▶ **Work to be completed**
When you reach the line containing "Multi-Input combinational cell", include it and stop; until then, return each line of the material exactly, starting with the first.

▶ **Supplied information**
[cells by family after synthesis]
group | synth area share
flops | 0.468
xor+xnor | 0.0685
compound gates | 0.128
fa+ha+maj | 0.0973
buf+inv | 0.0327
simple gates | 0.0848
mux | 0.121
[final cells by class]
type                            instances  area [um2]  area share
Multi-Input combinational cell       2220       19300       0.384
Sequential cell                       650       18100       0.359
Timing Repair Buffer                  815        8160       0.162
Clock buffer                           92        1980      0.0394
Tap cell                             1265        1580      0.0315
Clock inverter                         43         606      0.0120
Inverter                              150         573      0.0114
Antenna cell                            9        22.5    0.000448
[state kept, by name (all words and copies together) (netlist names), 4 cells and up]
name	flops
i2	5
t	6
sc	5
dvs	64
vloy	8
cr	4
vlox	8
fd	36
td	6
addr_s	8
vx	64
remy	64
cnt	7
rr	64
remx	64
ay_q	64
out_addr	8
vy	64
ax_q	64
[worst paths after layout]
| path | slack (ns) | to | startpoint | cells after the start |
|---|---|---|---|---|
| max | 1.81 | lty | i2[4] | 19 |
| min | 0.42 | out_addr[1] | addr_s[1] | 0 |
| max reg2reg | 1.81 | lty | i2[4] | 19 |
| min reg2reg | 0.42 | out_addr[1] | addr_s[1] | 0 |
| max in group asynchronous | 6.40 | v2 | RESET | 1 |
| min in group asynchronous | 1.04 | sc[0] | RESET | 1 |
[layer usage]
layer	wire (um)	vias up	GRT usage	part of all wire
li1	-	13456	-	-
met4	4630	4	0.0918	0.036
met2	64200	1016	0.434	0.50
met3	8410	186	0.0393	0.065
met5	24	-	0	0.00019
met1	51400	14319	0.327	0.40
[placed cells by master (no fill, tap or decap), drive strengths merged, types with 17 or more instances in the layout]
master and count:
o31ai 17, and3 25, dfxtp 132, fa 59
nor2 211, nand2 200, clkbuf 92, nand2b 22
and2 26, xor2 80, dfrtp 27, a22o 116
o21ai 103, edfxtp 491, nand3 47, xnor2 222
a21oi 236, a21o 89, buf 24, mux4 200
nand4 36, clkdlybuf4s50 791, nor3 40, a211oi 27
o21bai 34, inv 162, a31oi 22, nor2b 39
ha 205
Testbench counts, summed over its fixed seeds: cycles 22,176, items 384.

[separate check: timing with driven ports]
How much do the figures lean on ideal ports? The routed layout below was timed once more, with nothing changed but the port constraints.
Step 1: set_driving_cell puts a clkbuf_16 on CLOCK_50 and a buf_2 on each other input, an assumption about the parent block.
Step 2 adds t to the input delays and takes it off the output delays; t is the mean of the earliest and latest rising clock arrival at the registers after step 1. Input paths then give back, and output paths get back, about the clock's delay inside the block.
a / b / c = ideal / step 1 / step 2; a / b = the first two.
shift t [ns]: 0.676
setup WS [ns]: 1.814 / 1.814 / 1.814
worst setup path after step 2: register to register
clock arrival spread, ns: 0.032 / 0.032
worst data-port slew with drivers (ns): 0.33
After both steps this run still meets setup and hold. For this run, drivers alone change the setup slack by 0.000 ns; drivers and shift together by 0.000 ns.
This is an optimization exercise on Yosys and OpenROAD, whose aim is small area, not a production implementation. RTL that was checked went through simulation tests only; none was proved equivalent to the original. Function not checked in runs 1 and 6: the RTL went through the layout flow alone. No activity file was given, so power comes from the tool's default toggle rates.

<file path="flow/run.sh">
#!/bin/bash
# synth_recipe.tcl (not shown) runs the flow's synth.tcl, then flattens the netlist and writes it again
# the make line also repeats each setting of config.mk as NAME=value (left out here)
make -C /OpenROAD-flow-scripts/flow DESIGN_CONFIG=/design/flow/config.mk WORK_HOME=/design/flow/orfs CLKGATE_MAP_FILE= SYNTH_SCRIPT=/design/flow/synth_recipe.tcl finish
</file>
<file path="flow/config.mk">
export PLATFORM = sky130hd
export DESIGN_NAME = random_map_writer
export DESIGN_NICKNAME = random_map_writer
export VERILOG_FILES = /design/flow/design.v
export SDC_FILE = /design/flow/constraint.sdc
export NUM_CORES = 4
export LEC_CHECK = 0
export CAP_MARGIN = 20
export CORE_MARGIN = 2
export CORE_UTILIZATION = 40
export SLEW_MARGIN = 20
</file>
<file path="flow/constraint.sdc">
create_clock -name core_clock -period 5.0 [get_ports {clk}]
set_input_delay 1.0000 -clock core_clock [delete_from_list [all_inputs] [get_ports {clk}]]
set_output_delay 1.0000 -clock core_clock [all_outputs]
set_load 0.01 [all_outputs]
</file>
Source: an optimization exercise on an open RTL-to-GDS flow (aim: small area, a short achievable clock period and few clock cycles). Production flows keep margins and buffers that such runs may drop. Where RTL was checked, it was by simulation tests only, not by an equivalence proof against the original. Power and IR drop assume default switching activity.

Design median_filter_top, start of the top module:
module median_filter_top (
  input  logic   CLK,
  input  logic   RST,
  input  median_pkg::pixel_t din,
  input  logic   in_en,
  output logic   busy,
  output logic   out_valid,
  output median_pkg::pixel_t dout
);
==> flow/config.mk <==
export PLATFORM = sky130hd
export DESIGN_NAME = median_filter_top
export DESIGN_NICKNAME = median_filter_top
export VERILOG_FILES = /design/flow/design.v
export SDC_FILE = /design/flow/constraint.sdc
export NUM_CORES = 4
export LEC_CHECK = 0
export CAP_MARGIN = 20
export CORE_MARGIN = 2
export CORE_UTILIZATION = 65
export PLACE_DENSITY = 0.75
export SETUP_SLACK_MARGIN = 3.75
export SLEW_MARGIN = 20
==> flow/constraint.sdc <==
create_clock -name core_clock -period 6.0 [get_ports {CLK}]
set_input_delay 1.2000 -clock core_clock [delete_from_list [all_inputs] [get_ports {CLK}]]
set_output_delay 1.2000 -clock core_clock [all_outputs]
set_load 0.01 [all_outputs]
standard.sh (not shown) runs the stock make flow with config.mk's settings and CLKGATE_MAP_FILE= SYNTH_SCRIPT=/design/flow/synth_recipe.tcl, a recipe that flattens the netlist after the stock synthesis.
==> flow/flow/run.sh <==
#!/bin/bash
# The standard layout (standard.sh), with two changes:
#  - the clock tree is built without dummy loads, from clkbuf_8 leaf
#    buffers over smaller sink clusters
#  - ports are buffered with a small buffer (every port still gets one)
set -euo pipefail
export CTS_ARGS="-sink_clustering_enable -repair_clock_nets -sink_clustering_size 30 -sink_clustering_max_diameter 60 -sink_buffer_max_cap_derate 1.0 -dont_use_dummy_load -buf_list sky130_fd_sc_hd__clkbuf_16"
export BUFFER_PORTS_ARGS="-buffer_cell sky130_fd_sc_hd__buf_2"
bash standard.sh finish > standard.log 2>&1
Testbench counts at the start, summed over its fixed seeds: cycles 8,384.
What follows belongs to an exercise in optimizing a design on an open flow for small area and a short achievable clock period; a production flow would make more cautious choices. Function was checked by simulation only, so behaviour that the tests miss may differ from the original. Power is estimated from default activity; no workload was simulated.

## try-cedar
==> flow/design.v (excerpt) <==
module compressor_unit
(
    input  logic              clock,
    input  logic              reset_n,
    input  logic [LINE_W-1:0] UnCompressedCache,
    output logic [LINE_W-1:0] CompressedCache,
    output logic [3:0]        Encoding,
    output logic [LINE_W-1:0] DeCompressedCache
);
For scale: about 3,900 cells after synthesis, about 41,000 sq um of cells after synthesis.
Settings: LEC_CHECK=0, CAP_MARGIN=20, CORE_MARGIN=2, CORE_UTILIZATION=40, SLEW_MARGIN=20, SYNTH_HIERARCHICAL=1; clock period 12.0 ns.
standard.sh (not shown) runs the stock make flow with config.mk's settings and CLKGATE_MAP_FILE= SYNTH_SCRIPT=/design/flow/synth_recipe.tcl, a recipe that flattens the netlist after the stock synthesis.
==> flow/flow/run.sh <==
#!/bin/bash
# Layout flow: the standard synthesis and ORFS layout, with these changes to
# how the layout is made:
#  - the clock tree gets no dummy balancing loads;
#  - ports are buffered with buf_2 instead of the delay cell buffer_ports picks;
#  - timing repair may change a cell's footprint and aims for a setup margin,
#    so the design is pushed below the clock period it must meet.
# Each step's full output goes to its own log in this folder (and ORFS keeps
# its per-stage logs under orfs/logs).
set -euo pipefail
MARGIN=${MARGIN:-7.0}
bash standard.sh synth > log_synth.txt 2>&1
export BUFFER_PORTS_ARGS="-buffer_cell sky130_fd_sc_hd__buf_2"
# clock tree without the dummy loads CTS adds for balancing
export CTS_ARGS="-sink_clustering_enable -repair_clock_nets -dont_use_dummy_load -sink_clustering_size 16 -sink_clustering_max_diameter 60 -buf_list {sky130_fd_sc_hd__clkbuf_8} -root_buf sky130_fd_sc_hd__clkbuf_16"
for step in floorplan place cts route finish; do
  bash standard.sh MATCH_CELL_FOOTPRINT=0 SETUP_SLACK_MARGIN=$MARGIN $step > log_$step.txt 2>&1
done
test -s out/final.def
Edits applied to the flow inputs when going from try-cedar to try-amber:
--- a/flow/flow/run.sh
+++ b/flow/flow/run.sh
@@ -5 +5,2 @@
-#  - ports are buffered with buf_2 instead of the delay cell buffer_ports picks;
+#  - ports are buffered with buf_2 instead of the delay cell buffer_ports picks,
+#    and the round-trip outputs (a full cycle of slack) with buf_1;
@@ -11 +12 @@
-MARGIN=${MARGIN:-7.0}
+MARGIN=${MARGIN:-6.6}
@@ -13,0 +15 @@
+export POST_GLOBAL_PLACE_TCL="$PWD/flow/dcbuf.tcl"
==> flow/flow/dcbuf.tcl (new file) <==
# The round-trip outputs have a full cycle of slack: give their port buffers
# the smallest buffer.
set n 0
foreach bterm [[ord::get_db_block] getBTerms] {
  if { ![string match "DeCompressedCache*" [$bterm getName]] } { continue }
  set net [$bterm getNet]
  foreach iterm [$net getITerms] {
    set inst [$iterm getInst]
    if { [[$inst getMaster] getName] == "sky130_fd_sc_hd__buf_2" } {
      replace_cell [$inst getName] sky130_fd_sc_hd__buf_1
      incr n
    }
  }
}
puts "round-trip port buffers downsized: $n"
==> run notes <==
- Worst slew margin relative to its limit, try-cedar and try-amber: higher on try-cedar
- try-amber: all stages complete, timing, DRC and antenna checks passed
- The flow did not stop early for try-cedar: all stages ran, and the layout cleared the timing, design-rule and antenna checks.
- Category of the critical setup timing path = input pin to flip-flop: try-amber; category of the critical setup timing path = flip-flop to output port: try-cedar
- Diff try-cedar -> try-amber | setup slack | decrease of 0.14 ns
- Compared with try-cedar, try-amber is the less power-hungry design.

▶ **Response area**
[cells by family after synthesis]
group | synth area share
flops | 0.468
xor+xnor | 0.0685
compound gates | 0.128
fa+ha+maj | 0.0973
buf+inv | 0.0327
simple gates | 0.0848
mux | 0.121
[final cells by class]
type                            instances  area [um2]  area share
Multi-Input combinational cell       2220       19300       0.384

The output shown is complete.